Supreme CourtEven as construction began on a long-awaited, 600,000 SF courthouse in Los Angeles this fall, efforts to downsize or close federal court facilities picked up in pace. Last week, the Administrative Office of the U.S. Courts announced that $1.7 million in incentives will be claimed by releasing underused space in 31 court facilities back to the General Services Administration (GSA). Further, the Judicial Conference voted to impose a reduction in space inventory of 3% by the close of FY 2018. To some, this is discomfiting news that the Executive Branch’s efforts to freeze the federal footprint now extend to the Judiciary.
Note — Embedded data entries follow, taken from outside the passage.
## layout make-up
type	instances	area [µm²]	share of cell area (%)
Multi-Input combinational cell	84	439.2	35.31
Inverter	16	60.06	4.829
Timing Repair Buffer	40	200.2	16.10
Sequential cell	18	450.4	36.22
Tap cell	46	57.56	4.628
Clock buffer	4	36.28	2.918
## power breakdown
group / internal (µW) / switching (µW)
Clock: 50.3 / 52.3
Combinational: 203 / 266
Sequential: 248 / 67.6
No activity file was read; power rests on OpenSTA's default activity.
<file path="src/rtl/ami_burst_pkg.sv">
package ami_burst_pkg;

  typedef enum logic [1:0] {
    SYM_ZERO = 2'b00,
    SYM_POS  = 2'b01,
    SYM_BAD  = 2'b10,
    SYM_NEG  = 2'b11
  } ami_sym_e;

  function automatic ami_sym_e mark_of(input logic pos);
    return pos ? SYM_POS : SYM_NEG;
  endfunction

endpackage

</file>
<file path="src/rtl/ami_scrambler.sv">
module ami_scrambler #(
  parameter int LEN        = 9,
  parameter int TAP        = 5,
  parameter bit DESCRAMBLE = 1'b0
) (
  input  logic clk,
  input  logic rst_n,
  input  logic step,
  input  logic din,
  output logic dout
);

  logic [LEN-1:0] hist_q;
  logic [LEN-1:0] hist_d;
  logic           fb;
  logic           shift_in;

  assign fb   = hist_q[TAP-1] ^ hist_q[LEN-1];
  assign dout = din ^ fb;

  generate
    if (DESCRAMBLE) begin : g_line_hist
      assign shift_in = din;
    end else begin : g_out_hist
      assign shift_in = dout;
    end
  endgenerate

  always_comb begin
    hist_d = hist_q;
    if (step) hist_d = {hist_q[LEN-2:0], shift_in};
  end

  always_ff @(posedge clk or negedge rst_n) begin
    if (!rst_n) hist_q <= '0;
    else        hist_q <= hist_d;
  end

  // the history only moves on a step
  p_hist_hold_r4: assert property (@(posedge clk) disable iff (!rst_n)
    !step |=> $stable(hist_q));

endmodule

</file>
<file path="src/rtl/ami_tx_burst.sv">
module ami_tx_burst
  import ami_burst_pkg::*;
#(
  parameter int PAYLOAD_W = 36,
  parameter int SCR_LEN   = 9,
  parameter int SCR_TAP   = 5
) (
  input  logic                 clk,
  input  logic                 rst_n,
  input  logic                 sym_stb,
  input  logic                 start,
  input  logic [PAYLOAD_W-1:0] payload,
  output logic                 busy,
  output logic [1:0]           sym
);

  localparam int CNT_W = $clog2(PAYLOAD_W + 1);

  logic                 busy_q, busy_d;
  logic [CNT_W-1:0]     cnt_q, cnt_d;
  logic [PAYLOAD_W-1:0] sh_q, sh_d;
  logic                 last_pos_q, last_pos_d;
  ami_sym_e             sym_q, sym_d;
  logic                 emit, at_start, scr_step, scr_out, bit_out;

  assign emit     = sym_stb & busy_q;
  assign at_start = (cnt_q == '0);
  assign scr_step = emit & ~at_start;
  assign bit_out  = at_start ? 1'b1 : scr_out;

  ami_scrambler #(.LEN(SCR_LEN), .TAP(SCR_TAP), .DESCRAMBLE(1'b0)) u_scr (
    .clk  (clk),
    .rst_n(rst_n),
    .step (scr_step),
    .din  (sh_q[PAYLOAD_W-1]),
    .dout (scr_out)
  );

  always_comb begin
    busy_d     = busy_q;
    cnt_d      = cnt_q;
    sh_d       = sh_q;
    last_pos_d = last_pos_q;
    sym_d      = sym_q;
    if (emit) begin
      if (bit_out) begin
        sym_d      = mark_of(~last_pos_q);
        last_pos_d = ~last_pos_q;
      end else begin
        sym_d = SYM_ZERO;
      end
      if (!at_start) sh_d = sh_q << 1;
      if (cnt_q == CNT_W'(PAYLOAD_W)) busy_d = 1'b0;
      else                            cnt_d  = cnt_q + 1'b1;
    end else if (sym_stb) begin
      sym_d = SYM_ZERO;
    end
    if (start && !busy_q) begin
      busy_d = 1'b1;
      cnt_d  = '0;
      sh_d   = payload;
    end
  end

  always_ff @(posedge clk or negedge rst_n) begin
    if (!rst_n) begin
      busy_q     <= 1'b0;
      cnt_q      <= '0;
      sh_q       <= '0;
      last_pos_q <= 1'b0;
      sym_q      <= SYM_ZERO;
    end else begin
      busy_q     <= busy_d;
      cnt_q      <= cnt_d;
      sh_q       <= sh_d;
      last_pos_q <= last_pos_d;
      sym_q      <= sym_d;
    end
  end

  assign busy = busy_q;
  assign sym  = sym_q;

  p_no_bad_code_r1: assert property (@(posedge clk) disable iff (!rst_n)
    sym_q != SYM_BAD);
  p_idle_zero_r1: assert property (@(posedge clk) disable iff (!rst_n)
    (sym_stb && !busy_q) |=> sym_q == SYM_ZERO);
  p_start_mark_r2: assert property (@(posedge clk) disable iff (!rst_n)
    (emit && at_start) |=> sym_q != SYM_ZERO);
  p_end_on_stb_r3: assert property (@(posedge clk) disable iff (!rst_n)
    $fell(busy_q) |-> $past(sym_stb));
  p_ignore_start_r10: assert property (@(posedge clk) disable iff (!rst_n)
    (busy_q && start && !sym_stb) |=> $stable(sh_q));

endmodule

</file>
<file path="src/rtl/ami_rx_burst.sv">
module ami_rx_burst
  import ami_burst_pkg::*;
#(
  parameter int PAYLOAD_W = 36,
  parameter int SCR_LEN   = 9,
  parameter int SCR_TAP   = 5
) (
  input  logic                 clk,
  input  logic                 rst_n,
  input  logic                 sym_stb,
  input  logic                 en,
  input  logic [1:0]           sym,
  input  logic                 clr,
  output logic [PAYLOAD_W-1:0] payload,
  output logic                 done,
  output logic                 viol
);

  localparam int CNT_W = $clog2(PAYLOAD_W + 1);

  ami_sym_e             sym_e;
  logic                 collect_q, collect_d;
  logic [CNT_W-1:0]     cnt_q, cnt_d;
  logic [PAYLOAD_W-1:0] sh_q, sh_d, out_q, out_d;
  logic                 last_pos_q, last_pos_d;
  logic                 done_q, done_d;
  logic                 viol_q, viol_d;
  logic                 take, is_pos, is_mark, is_bad, viol_ev, dscr_step, dscr_out;

  assign sym_e     = ami_sym_e'(sym);
  assign take      = sym_stb & en;
  assign is_pos    = (sym_e == SYM_POS);
  assign is_mark   = is_pos | (sym_e == SYM_NEG);
  assign is_bad    = (sym_e == SYM_BAD);
  assign viol_ev   = take & (is_bad | (is_mark & (is_pos == last_pos_q)));
  assign dscr_step = take & collect_q;

  ami_scrambler #(.LEN(SCR_LEN), .TAP(SCR_TAP), .DESCRAMBLE(1'b1)) u_dscr (
    .clk  (clk),
    .rst_n(rst_n),
    .step (dscr_step),
    .din  (is_mark),
    .dout (dscr_out)
  );

  always_comb begin
    collect_d  = collect_q;
    cnt_d      = cnt_q;
    sh_d       = sh_q;
    out_d      = out_q;
    last_pos_d = last_pos_q;
    done_d     = 1'b0;
    if (take && is_mark) last_pos_d = is_pos;
    if (take) begin
      if (!collect_q) begin
        if (is_mark) begin
          collect_d = 1'b1;
          cnt_d     = '0;
        end
      end else begin
        sh_d = {sh_q[PAYLOAD_W-2:0], dscr_out};
        if (cnt_q == CNT_W'(PAYLOAD_W - 1)) begin
          collect_d = 1'b0;
          out_d     = sh_d;
          done_d    = 1'b1;
        end else begin
          cnt_d = cnt_q + 1'b1;
        end
      end
    end
    viol_d = viol_ev | (viol_q & ~clr);
  end

  always_ff @(posedge clk or negedge rst_n) begin
    if (!rst_n) begin
      collect_q  <= 1'b0;
      cnt_q      <= '0;
      sh_q       <= '0;
      out_q      <= '0;
      last_pos_q <= 1'b0;
      done_q     <= 1'b0;
      viol_q     <= 1'b0;
    end else begin
      collect_q  <= collect_d;
      cnt_q      <= cnt_d;
      sh_q       <= sh_d;
      out_q      <= out_d;
      last_pos_q <= last_pos_d;
      done_q     <= done_d;
      viol_q     <= viol_d;
    end
  end

  assign payload = out_q;
  assign done    = done_q;
  assign viol    = viol_q;

  p_done_pulse_r6: assert property (@(posedge clk) disable iff (!rst_n)
    done_q |=> !done_q);
  p_sticky_r7: assert property (@(posedge clk) disable iff (!rst_n)
    (viol_q && !clr) |=> viol_q);
  p_clear_r8: assert property (@(posedge clk) disable iff (!rst_n)
    (clr && !viol_ev) |=> !viol_q);
  p_disabled_r9: assert property (@(posedge clk) disable iff (!rst_n)
    !en |=> ($stable(collect_q) && $stable(last_pos_q) && !done_q));

endmodule

</file>
<file path="src/rtl/ami_burst_codec.sv">
module ami_burst_codec #(
  parameter int FRAMES  = 2,
  parameter int B_W     = 8,
  parameter int D_W     = 2,
  parameter int SCR_LEN = 9,
  parameter int SCR_TAP = 5
) (
  input  logic                            clk,
  input  logic                            rst_n,
  input  logic                            sym_stb,
  input  logic                            tx_start,
  input  logic [FRAMES*(2*B_W+D_W)-1:0]   tx_payload,
  output logic                            tx_busy,
  output logic [1:0]                      tx_sym,
  input  logic                            rx_en,
  input  logic [1:0]                      rx_sym,
  input  logic                            viol_clr,
  output logic [FRAMES*(2*B_W+D_W)-1:0]   rx_payload,
  output logic                            rx_done,
  output logic                            viol_flag
);

  localparam int FRAME_W   = 2 * B_W + D_W;
  localparam int PAYLOAD_W = FRAMES * FRAME_W;

  logic [1:0] rst_sync_q;
  logic       rst_int_n;

  always_ff @(posedge clk or negedge rst_n) begin
    if (!rst_n) rst_sync_q <= 2'b00;
    else        rst_sync_q <= {rst_sync_q[0], 1'b1};
  end
  assign rst_int_n = rst_sync_q[1];

  ami_tx_burst #(.PAYLOAD_W(PAYLOAD_W), .SCR_LEN(SCR_LEN), .SCR_TAP(SCR_TAP)) u_tx (
    .clk    (clk),
    .rst_n  (rst_int_n),
    .sym_stb(sym_stb),
    .start  (tx_start),
    .payload(tx_payload),
    .busy   (tx_busy),
    .sym    (tx_sym)
  );

  ami_rx_burst #(.PAYLOAD_W(PAYLOAD_W), .SCR_LEN(SCR_LEN), .SCR_TAP(SCR_TAP)) u_rx (
    .clk    (clk),
    .rst_n  (rst_int_n),
    .sym_stb(sym_stb),
    .en     (rx_en),
    .sym    (rx_sym),
    .clr    (viol_clr),
    .payload(rx_payload),
    .done   (rx_done),
    .viol   (viol_flag)
  );

endmodule

</file>
<file path="config.mk">
export PLATFORM = sky130hd
export DESIGN_NAME = ami_burst_codec
export DESIGN_NICKNAME = d
export VERILOG_FILES = /design/src/rtl/ami_burst_pkg.sv /design/src/rtl/ami_scrambler.sv /design/src/rtl/ami_tx_burst.sv /design/src/rtl/ami_rx_burst.sv /design/src/rtl/ami_burst_codec.sv
export SDC_FILE = /design/constraint.sdc
export NUM_CORES = 1
export LEC_CHECK = 0
export CAP_MARGIN = 20
export CORE_UTILIZATION = 60
export CTS_CLUSTER_DIAMETER = 120
export DETAILED_ROUTE_END_ITERATION = 10
export PLACE_DENSITY = 0.95
export SLEW_MARGIN = 15
export SYNTH_ARGS = -nofsm -noshare
export SYNTH_HDL_FRONTEND = slang
export SYNTH_SLANG_ARGS = --single-unit
</file>
<file path="constraint.sdc">
create_clock -name clk -period 12.63 [get_ports clk]
set_input_delay 2.526 -clock clk [delete_from_list [all_inputs] [get_ports clk]]
set_output_delay 2.526 -clock clk [all_outputs]
set_load 0.02 [all_outputs]
</file>
Yosys cells after proc, flatten, opt, wreduce, memory -nomap -nowiden
Index checks and enable logic that the tools add are counted.
{"block": "word_totals", "register_bits": 147, "latch_bits": 0, "ram_bits": 0, "mem_bits_ro": 0, "inputBits": 44, "output_inout_bits": 41, "wordCells": 81, "memories": 0}
{"block": "op_classes", "add_sub_neg": 2, "mul": 0, "n_div": 0, "n_lt_le_gt_ge": 0, "n_eq_ne": 9, "shift": 0, "n_mux": 23, "n_bitwise": 17, "n_reduce_logical": 15}
{"operator": "$mux 36", "n": 3}
{"operator": "$mux 6", "n": 6}
{"operator": "$add 6x1->6 const B", "n": 2}
{"operator": "$eq 6x6->1 const B", "n": 2}
{"operator": "$mux 1", "n": 10}
{"operator": "$reduce_and 2->1", "n": 5}
{"operator": "$mux 2", "n": 4}
{"operator": "$reduce_bool 2->1", "n": 4}
{"operator": "$and 1x1->1", "n": 7}
{"operator": "$logic_not 6->1", "n": 1}
{"operator": "$ne 2x2->1 const B", "n": 3}
{"operator": "$reduce_and 3->1", "n": 2}
{"operator": "$eq 2x2->1 const B", "n": 2}
{"operator": "$xor 1x1->1", "n": 4}
{"operator": "$not 1->1", "n": 3}
{"operator": "$or 1x1->1", "n": 3}
{"operator": "$eq 2x1->1 const B", "n": 1}
{"operator": "$logic_and 1x1->1", "n": 2}
{"operator": "$eq 1x1->1", "n": 1}
{"operator": "$logic_not 1->1", "n": 1}

Logic depth before layout (Yosys ltp)
Gate-level depths: netlist (run 1).
{"block": "depth", "word_depth": 6, "mapped_depth": 7, "ltp_nobuf": 5}

Modules after synthesis
From an unflattened synthesis (run 1), not the netlist that was laid out.
{"block": "unflattened", "hier_cells": 438, "area_unflattened_um2": 6318.6}
{"mod": "ami_rx_burst", "n_inst": 1, "cells_per_inst": 201, "area_each_um2": 3308.2, "seq_area_each_um2": 2026.9}
{"mod": "ami_tx_burst", "n_inst": 1, "cells_per_inst": 194, "area_each_um2": 2200.9, "seq_area_each_um2": 1151.1}
{"mod": "ami_scrambler (u_rx.u_dscr)", "n_inst": 1, "cells_per_inst": 20, "area_each_um2": 395.4, "seq_area_each_um2": 225.2}
{"mod": "ami_scrambler (u_tx.u_scr)", "n_inst": 1, "cells_per_inst": 20, "area_each_um2": 360.3, "seq_area_each_um2": 225.2}
{"mod": "ami_burst_codec", "n_inst": 1, "cells_per_inst": 3, "area_each_um2": 53.8, "seq_area_each_um2": 50.0}

Worst setup path before layout (run 1)
OpenSTA, ideal clock, no wires.
{"block": "synth_path", "kind": "input port to flip-flop", "start": "input sym_stb", "end": "register u_rx.out_q[10], in the netlist u_rx.payload[10]", "t_arrival_ps": 3610, "t_required_ps": 12503, "slack_ps": 8893, "path_stages": 6, "n_path_buf": 3, "cell_sequence": "buf_2 -> nand2_1 -> nor3b_2 -> buf_6 -> buf_6 -> mux2_1"}
{"block": "synth_via", "elab_chain_len": 2}
{"element": "start, declared", "line": "ami_burst_codec.sv:10", "source": "input logic sym_stb,"}
{"element": "$and 1x1->1", "line": "ami_rx_burst.sv:31", "source": "assign take = sym_stb & en;"}
{"element": "$reduce_and 3->1 (no source line)"}
{"element": "end signal, assigned", "line": "ami_rx_burst.sv:87", "source": "out_q <= out_d;"}
{"element": "end, declared", "line": "ami_rx_burst.sv:24", "source": "logic [PAYLOAD_W-1:0] sh_q, sh_d, out_q, out_d;"}
No other way between the ends.
A chain may end at the register's enable or synchronous reset.

Worst setup path after layout (run 1)
{"block": "layout_path", "start": "input sym_stb", "end": "register u_rx.out_q[35], in the netlist u_rx.payload[35]"}
Same word-level chain as after synthesis.

==> flow_summary_export.csv, run 1 <==
group,metric,value,unit
run_status,status,"completed",
yosys,syn_area_per_cell,12.09,um2
route,totalWireLength,14.98,mm
place,postPlaceCellArea,0.007586,mm2
yosys,synth.most_common_cell,"dfrtp_1",
worst_setup_path,r2r_start,"u_tx.cnt_q[1]",
route,drc,0,
worst_setup_path,cp.depth,6,
worst_setup_path,crit_path_top_delay_cell,"buf_4",
cts,cts-root-buf,"clkbuf_8",
floorplanning,coreArea,0.01084,mm2
route,avgViaCountPerCell,6.298,
yosys,ys_ff_latch,147,
worst_setup_path,worst_setup_path_start_kind,"input pin",
timing,fin_crit_sh,34.21,%
timing,rsz0062_at_grt,"false",
floorplanning,io_pins,85,
place,hpwl,9.008,mm
grt,grt_max_degree,59,
cts,clock-sinks,147,
power_and_ir_drop,swShare,32.62,%
route,drt_iter0_drc,354,
floorplanning,start_util,61.66,%
worst_setup_path,path_buf_inv,3,
timing,whs,297.4,ps
timing,fin_skew,11.98,ps
timing,worst_pin_slew,694.0,ps
cells_and_area,syn2layout_area_growth,22.41,%
yosys,synth_top_area_share,55.04,%
timing,relSlewSlack,53.53,%
worst_setup_path,cp-end-kind,"flip-flop",
power_and_ir_drop,p_int,1.029,mW
yosys,synth_area_leader_cell,"dfrtp_1",
route,wl_per_cell,19.30,um
yosys,ys.flop_type,"dfrtp_1",
timing,clock.fmax,0.2314,GHz
yosys,seq_area_frac_synth,55.04,%
worst_setup_path,cp-startpoint,"sym_stb",
hold_path,worstHoldPathType,"flip-flop to async pin",
run,cap_viol_max_count,0,
route,ant_nets,0,
cts,h-tree-depth,4,
cts,postCtsHoldBufs,0,
cells_and_area,drive_gt1_share,21.07,%
worst_setup_path,critPathKind,"input pin to flip-flop",
route,vias,4887,
worst_setup_path,r2r_cells,6,
yosys,synthTopCellsByCount,"dfrtp_1 (147), mux2_2 (71), a31oi_1 (70)",
floorplanning,rows,38,
timing,tns,0,ps
power_and_ir_drop,comb_power_share,23.7,%
yosys,synth_area_leaders,"dfrtp_1 (55%), mux2_2 (12%), a31oi_1 (6.6%)",
grt,gr-total-overflow,0,
power_and_ir_drop,powerDensity,186.6,mW/mm2
floorplanning,die_width,107.5,um
worst_setup_path,cp_common_cell,"buf_4",
timing,hold_viol,0,
route,first_pass_iters,5,
yosys,async_flop_share,100.0,%
cts,cts_resized,0,
cts,cts.path.max_buffers,2,
yosys,ys_warn_count,0,
yosys,synth_cells,553,
timing,slew_viol_final,0,
cts,cts_setup_buffers,0,
cells_and_area,nNetsFinal,670,
cells_and_area,postLayoutCoreUtil,75.47,%
power_and_ir_drop,vdd_drop_max,0.1099,mV
cts,path_clk_slew,70,ps
yosys,synth_fp_nets,600,
worst_setup_path,cpPeakStageDelay,470,ps
grt,grt_antenna_before_repair,0,
grt,track_usage,27.50,%
power_and_ir_drop,clockPowerShare,31.5,%
grt,grt_first_pass_wirelength,24.51,mm
grt,grt_pass1_vias,4838,
cts,cts_tree,"done",
timing,fin_crit,4321,ps
worst_setup_path,arrival,4730,ps
worst_setup_path,worst-path-max-fanout,45,
power_and_ir_drop,p_seq_share,44.9,%
timing,setup_viol,0,
cells_and_area,multi_input_area,0.002783,mm2
cts,numCtsBuffers,17,
place,port_buffers,84,
worst_setup_path,cp_top_family,"buffers and inverters",
power_and_ir_drop,power_switching,0.4979,mW
yosys,synth_edf_count,0,
power_and_ir_drop,leakage,3.607,nW
yosys,syn_area,0.006684,mm2
cts,clock_latency,530,ps
place,place_congestion,0.8070,
cells_and_area,fill_cells,676,
floorplanning,dieHeight,107.5,um
cells_and_area,diodes,0,
worst_setup_path,required,13040,ps
cells_and_area,regArea,0.003682,mm2
floorplanning,die_area,0.01157,mm2
yosys,synth_cell_type_count,49,
worst_setup_path,path_cells,"clkdlybuf4s50_1 -> buf_4 -> nand2_1 -> nor3b_4 -> buf_4 -> mux2_2",
cells_and_area,finalInstanceArea,0.008182,mm2
-- sequential cells by signal, summed over array words and instances, names as in the netlist --
name and cells:
rst_sync_q 2, u_rx.cnt_q 6, u_rx.collect_q 1, u_rx.done 1
u_rx.last_pos_q 1, u_rx.payload 36, u_rx.sh_q 35, u_rx.u_dscr.hist_q 9
u_rx.viol 1, u_tx.busy 1, u_tx.cnt_q 6, u_tx.last_pos_q 1
u_tx.sh_q 36, u_tx.sym 2, u_tx.u_scr.hist_q 9
-- metrics by stage --
| stage | cells | setup slack (ps) | total power [mW] |
|---|---|---|---|
| 2_1_floorplan | 553 | 8231 | 0.9311 |
| 3_3_place_gp | 743 | 7713 | 1.005 |
| 3_5_place_dp | 743 | 7593 | 1.041 |
| 4_1_cts | 775 | 8063 | 1.523 |
| 5_1_grt | 776 | 8197 | 1.598 |
| 6_report | 776 | 8309 | 1.527 |
-- metal layers --
| layer | GRT usage [%] | vias up | part of all wire [%] |
|---|---|---|---|
| met5 | 0 | - | 0 |
| met4 | 8.219 | 0 | 1.3 |
| met3 | 5.690 | 20 | 5.5 |
| met2 | 45.65 | 208 | 52 |
| met1 | 36.52 | 2459 | 41 |
| li1 | - | 2200 | - |
-- worst paths after layout --
path | endpoint | slack, ps
max | u_rx.payload[35] | 8310
min | u_rx.collect_q | 300
max reg2reg | u_tx.sh_q[26] | 10460
min reg2reg | u_rx.collect_q | 300
max in group asynchronous | rst_sync_q[1] | 10340
min in group clk | rst_sync_q[1] | 350
-- cells by family (layout without fill, tap and decap cells) --
family / count (synthesis) / after routing / synth area share (%)
other cells: 1 / 1 / 0.05610
flops: 147 / 147 / 55.04
mux: 94 / 94 / 16.34
simple gates: 82 / 82 / 6.028
compound gates: 170 / 170 / 17.45
buf+inv: 51 / 134 / 3.650
fa+ha+maj: 3 / 3 / 0.5616
xor+xnor: 5 / 5 / 0.8799
-- area by class of cell --
class	count	area share [%]
sequential	147	45.01
multi-input combinational	355	34.01
timing repair buffer	96	11.62
clock buffer	18	5.230
tap	140	2.141
clock inverter	14	1.713
inverter	6	0.2753
-- worst reg2reg max path, stage by stage, from the launching register on --
cell and delay, ps:
dfrtp_1 410, inv_1 100, ha_1 170, nor3b_2 590, buf_4 440, a31oi_1 150
a31oi_1 230
-- power groups by stage --
stage	Clock, mW	Combinational (mW)	Sequential [mW]
5_1_grt	0.507	0.393	0.698
3_5_place_dp	0	0.354	0.686
2_1_floorplan	0	0.269	0.662
3_3_place_gp	0	0.332	0.673
6_report	0.480	0.361	0.685
4_1_cts	0.484	0.358	0.681
-- placed cells by master, fill, tap and decap left out, drive strengths merged, types with 3 or more instances in the layout --
cell,count
mux2i,3
buf,12
nand2b,3
mux2,91
ha,3
dfrtp,147
o21ai,8
xnor2,3
a31oi,70
nor2b,3
clkdlybuf4s50,84
clkbuf,18
a21oi,6
nand2,14
o211ai,38
nor2,39
clkinv,4
a21boi,35
nand3,7
inv,13
No activity file was read; power rests on OpenSTA's default activity.
==> inputs of run 2 (changes only) <==
--- a/config.mk
+++ b/config.mk
@@ -6,10 +6,10 @@
 export NUM_CORES = 1
 export LEC_CHECK = 0
 export CAP_MARGIN = 20
-export CORE_UTILIZATION = 60
+export CORE_UTILIZATION = 50
 export CTS_CLUSTER_DIAMETER = 120
 export DETAILED_ROUTE_END_ITERATION = 10
-export PLACE_DENSITY = 0.95
+export PLACE_DENSITY = 0.87
 export SLEW_MARGIN = 15
 export SYNTH_ARGS = -nofsm -noshare
 export SYNTH_HDL_FRONTEND = slang
==> constraint.sdc (replaced) <==
create_clock -name clk -period 3.72 [get_ports clk]
set_input_delay 0.744 -clock clk [delete_from_list [all_inputs] [get_ports clk]]
set_output_delay 0.744 -clock clk [all_outputs]
set_load 0.02 [all_outputs]
==> run 2 against run 1 <==
Hold slack gained 58 ps. Register-to-register slack worse by 8900 ps. Critical endpoint is now u_tx.sh_q[31]. Cell count is 4.0% higher. Clock power increased to 3.5 times the previous value. Cell area is 0.66% higher. Utilization shrank 11 points.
In fact, reducing expenditures for space has been part of an aggressive cost-cutting effort by the Judiciary for a decade. Coping with the tightening money supply is the responsibility of the 26-member Judicial Conference of the United States, the principal policy-making body for U.S. court administration. The conference’s Space and Facilities committee, chaired by Judge D. Brooks Smith, oversees the incentive program and views space reduction as its top priority. Since last spring, the conference has also been dealing with nearly $350 million in funding lost through the Sequestration, requiring cuts in both staff and programs. Besides imposing a 3% inventory reduction by FY 2018, the conference in September backed a “No New Net” policy, to take effect at the beginning of FY 2013. Although excluding new construction approved by Congress, the policy requires that any increase in square footage for court use be offset by an equivalent reduction in square footage within the same circuit and the same fiscal year.

Concerns over excess judicial space may have been aggravated by last spring’s report from the Government Accountability Office (GAO), charging that $835 million was spent to build unneeded courthouse space from the year 2000 to 2010. That report also contends that maintenance and operations for unused federal courthouse square footage costs over $51 million per year. The GAO blamed much of the overbuilding on inaccurate counts of how many judges would need space and on insufficient sharing of courtrooms, and recommended that the GSA, which manages all federal court space, work with the Judiciary to better estimate judge needs and develop courtroom-sharing plans.

The space reduction incentive program, begun in September 2012, has already proved successful. Funds from incentive payments can go toward local court operating expenses, rather than back to the circuit as in previous programs. About $305,000 will be saved annually in the single most substantial space release project: the closing of a 7,669 SF Boston probation office.  Overall, the planned downsizing and closure of 31 facilities will release 66,341 square feet, and rent savings are projected to pay for the costs of the program, including incentive payments and relocation costs, in approximately two years.

One caveat, however. Upfront funding for the program must be provided through the congressional budgeting process. In the current budgetary climate, long-term investment in more efficient space allocations may not be recognized as a priority.